---- Stored data

### src/rtl/div32_seq.sv
`default_nettype none
// ============================================================================
//  Module      : div32_seq
//  Description : Sequential 32-bit restoring divider. One quotient bit per
//                cycle using a 33-bit trial subtraction, valid/ready operand
//                handshake, results held until the consumer acknowledges.
//                Optional macro DIV32_SIGNED_EN adds two's-complement division
//                through the in_signed port.
//  Revision    : 1.0 - initial release
// ============================================================================
module div32_seq (
   input  logic        clk,
   input  logic        rst,
   input  logic        in_valid,
   input  logic [31:0] in_data0,
   input  logic [31:0] in_data1,
`ifdef DIV32_SIGNED_EN
   input  logic        in_signed,
`endif
   output logic        out_ready,
   output logic        out_valid,
   input  logic        in_ready,
   output logic [31:0] out_quotient,
   output logic [31:0] out_remainder,
   output logic        out_divzero,
   output logic        out_overflow
);

   typedef enum logic [1:0] {
      S_IDLE = 2'd0,
      S_CALC = 2'd1,
      S_DONE = 2'd2
   } state_t;

   localparam logic [31:0] c_ALL_ONES = 32'hFFFF_FFFF;
   localparam logic [31:0] c_INT_MIN  = 32'h8000_0000;

   state_t      r_state;
   logic [31:0] r_dvd;        // dividend shift register, fills with quotient bits
   logic [31:0] r_div;        // divisor magnitude
   logic [31:0] r_rem;        // partial remainder; always < divisor so 32 bits hold it
   logic [4:0]  r_cnt;
   logic        r_dz_pend;
   logic        r_ovf_pend;
   logic        r_neg_q;
   logic        r_neg_r;
   logic [31:0] r_quo;
   logic [31:0] r_rmd;
   logic        r_valid;
   logic        r_dz;
   logic        r_ovf;

   logic        w_signed;
   logic        w_dvd_neg;
   logic        w_div_neg;
   logic        w_div_zero;
   logic        w_ovf;
   logic [31:0] w_dvd_mag;
   logic [31:0] w_div_mag;
   logic [32:0] w_trial;
   logic [31:0] w_rem_next;
   logic [31:0] w_quo_next;
   logic [31:0] w_q_fix;
   logic [31:0] w_r_fix;

`ifdef DIV32_SIGNED_EN
   assign w_signed = in_signed;
`else
   assign w_signed = 1'b0;
`endif

   // Operand conditioning at accept: signs, magnitudes, special cases
   always_comb begin
      w_dvd_neg  = w_signed & in_data0[31];
      w_div_neg  = w_signed & in_data1[31];
      w_dvd_mag  = w_dvd_neg ? (~in_data0 + 32'd1) : in_data0;
      w_div_mag  = w_div_neg ? (~in_data1 + 32'd1) : in_data1;
      w_div_zero = (in_data1 == 32'd0);
      w_ovf      = w_signed && (in_data0 == c_INT_MIN) && (in_data1 == c_ALL_ONES);
   end

   // One restoring step plus the sign fix applied on the final iteration
   always_comb begin
      w_trial    = {r_rem, r_dvd[31]} - {1'b0, r_div};
      w_rem_next = w_trial[32] ? {r_rem[30:0], r_dvd[31]} : w_trial[31:0];
      w_quo_next = {r_dvd[30:0], ~w_trial[32]};
      w_q_fix    = r_neg_q ? (~w_quo_next + 32'd1) : w_quo_next;
      w_r_fix    = r_neg_r ? (~w_rem_next + 32'd1) : w_rem_next;
   end

   // Control FSM with datapath and registered result outputs
   always_ff @(posedge clk) begin
      if (rst) begin
         r_state    <= S_IDLE;
         r_dvd      <= 32'd0;
         r_div      <= 32'd0;
         r_rem      <= 32'd0;
         r_cnt      <= 5'd0;
         r_dz_pend  <= 1'b0;
         r_ovf_pend <= 1'b0;
         r_neg_q    <= 1'b0;
         r_neg_r    <= 1'b0;
         r_quo      <= 32'd0;
         r_rmd      <= 32'd0;
         r_valid    <= 1'b0;
         r_dz       <= 1'b0;
         r_ovf      <= 1'b0;
      end else begin
         case (r_state)
            S_IDLE: begin
               if (in_valid) begin
                  r_div      <= w_div_mag;
                  // zero divisor keeps the raw dividend for the remainder output
                  r_dvd      <= w_div_zero ? in_data0 : w_dvd_mag;
                  r_rem      <= 32'd0;
                  r_cnt      <= 5'd31;
                  r_dz_pend  <= w_div_zero;
                  r_ovf_pend <= w_ovf;
                  r_neg_q    <= w_dvd_neg ^ w_div_neg;
                  r_neg_r    <= w_dvd_neg;
                  // zero divisor takes a single pass cycle so its result
                  // appears on the edge after accept
                  r_state    <= S_CALC;
               end
            end
            S_CALC: begin
               if (r_dz_pend) begin
                  r_quo   <= c_ALL_ONES;
                  r_rmd   <= r_dvd;
                  r_dz    <= 1'b1;
                  r_ovf   <= 1'b0;
                  r_valid <= 1'b1;
                  r_state <= S_DONE;
               end else begin
                  r_rem <= w_rem_next;
                  r_dvd <= w_quo_next;
                  r_cnt <= r_cnt - 5'd1;
                  if (r_cnt == 5'd0) begin
                     r_quo   <= w_q_fix;
                     r_rmd   <= w_r_fix;
                     r_dz    <= 1'b0;
                     r_ovf   <= r_ovf_pend;
                     r_valid <= 1'b1;
                     r_state <= S_DONE;
                  end
               end
            end
            S_DONE: begin
               if (in_ready) begin
                  r_valid <= 1'b0;
                  r_state <= S_IDLE;
               end
            end
            default: begin
               r_valid <= 1'b0;
               r_state <= S_IDLE;
            end
         endcase
      end
   end

   assign out_ready     = (r_state == S_IDLE);
   assign out_valid     = r_valid;
   assign out_quotient  = r_quo;
   assign out_remainder = r_rmd;
   assign out_divzero   = r_dz;
   assign out_overflow  = r_ovf;

endmodule
`default_nettype wire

--------

> **What to produce**: Retype the material word for word. Add nothing to it.

> **Output of the task**:
### src/rtl/div32_seq.sv
`default_nettype none
// ============================================================================
//  Module      : div32_seq
//  Description : Sequential 32-bit restoring divider. One quotient bit per
//                cycle using a 33-bit trial subtraction, valid/ready operand
//                handshake, results held until the consumer acknowledges.
//                Optional macro DIV32_SIGNED_EN adds two's-complement division
//                through the in_signed port.
//  Revision    : 1.0 - initial release
// ============================================================================
module div32_seq (
   input  logic        clk,
   input  logic        rst,
   input  logic        in_valid,
   input  logic [31:0] in_data0,
   input  logic [31:0] in_data1,
`ifdef DIV32_SIGNED_EN
   input  logic        in_signed,
`endif
   output logic        out_ready,
   output logic        out_valid,
   input  logic        in_ready,
   output logic [31:0] out_quotient,
   output logic [31:0] out_remainder,
   output logic        out_divzero,
   output logic        out_overflow
);

   typedef enum logic [1:0] {
      S_IDLE = 2'd0,
      S_CALC = 2'd1,
      S_DONE = 2'd2
   } state_t;

   localparam logic [31:0] c_ALL_ONES = 32'hFFFF_FFFF;
   localparam logic [31:0] c_INT_MIN  = 32'h8000_0000;

   state_t      r_state;
   logic [31:0] r_dvd;        // dividend shift register, fills with quotient bits
   logic [31:0] r_div;        // divisor magnitude
   logic [31:0] r_rem;        // partial remainder; always < divisor so 32 bits hold it
   logic [4:0]  r_cnt;
   logic        r_dz_pend;
   logic        r_ovf_pend;
   logic        r_neg_q;
   logic        r_neg_r;
   logic [31:0] r_quo;
   logic [31:0] r_rmd;
   logic        r_valid;
   logic        r_dz;
   logic        r_ovf;

   logic        w_signed;
   logic        w_dvd_neg;
   logic        w_div_neg;
   logic        w_div_zero;
   logic        w_ovf;
   logic [31:0] w_dvd_mag;
   logic [31:0] w_div_mag;
   logic [32:0] w_trial;
   logic [31:0] w_rem_next;
   logic [31:0] w_quo_next;
   logic [31:0] w_q_fix;
   logic [31:0] w_r_fix;

`ifdef DIV32_SIGNED_EN
   assign w_signed = in_signed;
`else
   assign w_signed = 1'b0;
`endif

   // Operand conditioning at accept: signs, magnitudes, special cases
   always_comb begin
      w_dvd_neg  = w_signed & in_data0[31];
      w_div_neg  = w_signed & in_data1[31];
      w_dvd_mag  = w_dvd_neg ? (~in_data0 + 32'd1) : in_data0;
      w_div_mag  = w_div_neg ? (~in_data1 + 32'd1) : in_data1;
      w_div_zero = (in_data1 == 32'd0);
      w_ovf      = w_signed && (in_data0 == c_INT_MIN) && (in_data1 == c_ALL_ONES);
   end

   // One restoring step plus the sign fix applied on the final iteration
   always_comb begin
      w_trial    = {r_rem, r_dvd[31]} - {1'b0, r_div};
      w_rem_next = w_trial[32] ? {r_rem[30:0], r_dvd[31]} : w_trial[31:0];
      w_quo_next = {r_dvd[30:0], ~w_trial[32]};
      w_q_fix    = r_neg_q ? (~w_quo_next + 32'd1) : w_quo_next;
      w_r_fix    = r_neg_r ? (~w_rem_next + 32'd1) : w_rem_next;
   end

   // Control FSM with datapath and registered result outputs
   always_ff @(posedge clk) begin
      if (rst) begin
         r_state    <= S_IDLE;
         r_dvd      <= 32'd0;
         r_div      <= 32'd0;
         r_rem      <= 32'd0;
         r_cnt      <= 5'd0;
         r_dz_pend  <= 1'b0;
         r_ovf_pend <= 1'b0;
         r_neg_q    <= 1'b0;
         r_neg_r    <= 1'b0;
         r_quo      <= 32'd0;
         r_rmd      <= 32'd0;
         r_valid    <= 1'b0;
         r_dz       <= 1'b0;
         r_ovf      <= 1'b0;
      end else begin
         case (r_state)
            S_IDLE: begin
               if (in_valid) begin
                  r_div      <= w_div_mag;
                  // zero divisor keeps the raw dividend for the remainder output
                  r_dvd      <= w_div_zero ? in_data0 : w_dvd_mag;
                  r_rem      <= 32'd0;
                  r_cnt      <= 5'd31;
                  r_dz_pend  <= w_div_zero;
                  r_ovf_pend <= w_ovf;
                  r_neg_q    <= w_dvd_neg ^ w_div_neg;
                  r_neg_r    <= w_dvd_neg;
                  // zero divisor takes a single pass cycle so its result
                  // appears on the edge after accept
                  r_state    <= S_CALC;
               end
            end
            S_CALC: begin
               if (r_dz_pend) begin
                  r_quo   <= c_ALL_ONES;
                  r_rmd   <= r_dvd;
                  r_dz    <= 1'b1;
                  r_ovf   <= 1'b0;
                  r_valid <= 1'b1;
                  r_state <= S_DONE;
               end else begin
                  r_rem <= w_rem_next;
                  r_dvd <= w_quo_next;
                  r_cnt <= r_cnt - 5'd1;
                  if (r_cnt == 5'd0) begin
                     r_quo   <= w_q_fix;
                     r_rmd   <= w_r_fix;
                     r_dz    <= 1'b0;
                     r_ovf   <= r_ovf_pend;
                     r_valid <= 1'b1;
                     r_state <= S_DONE;
                  end
               end
            end
            S_DONE: begin
               if (in_ready) begin
                  r_valid <= 1'b0;
                  r_state <= S_IDLE;
               end
            end
            default: begin
               r_valid <= 1'b0;
               r_state <= S_IDLE;
            end
         endcase
      end
   end

   assign out_ready     = (r_state == S_IDLE);
   assign out_valid     = r_valid;
   assign out_quotient  = r_quo;
   assign out_remainder = r_rmd;
   assign out_divzero   = r_dz;
   assign out_overflow  = r_ovf;

endmodule
`default_nettype wire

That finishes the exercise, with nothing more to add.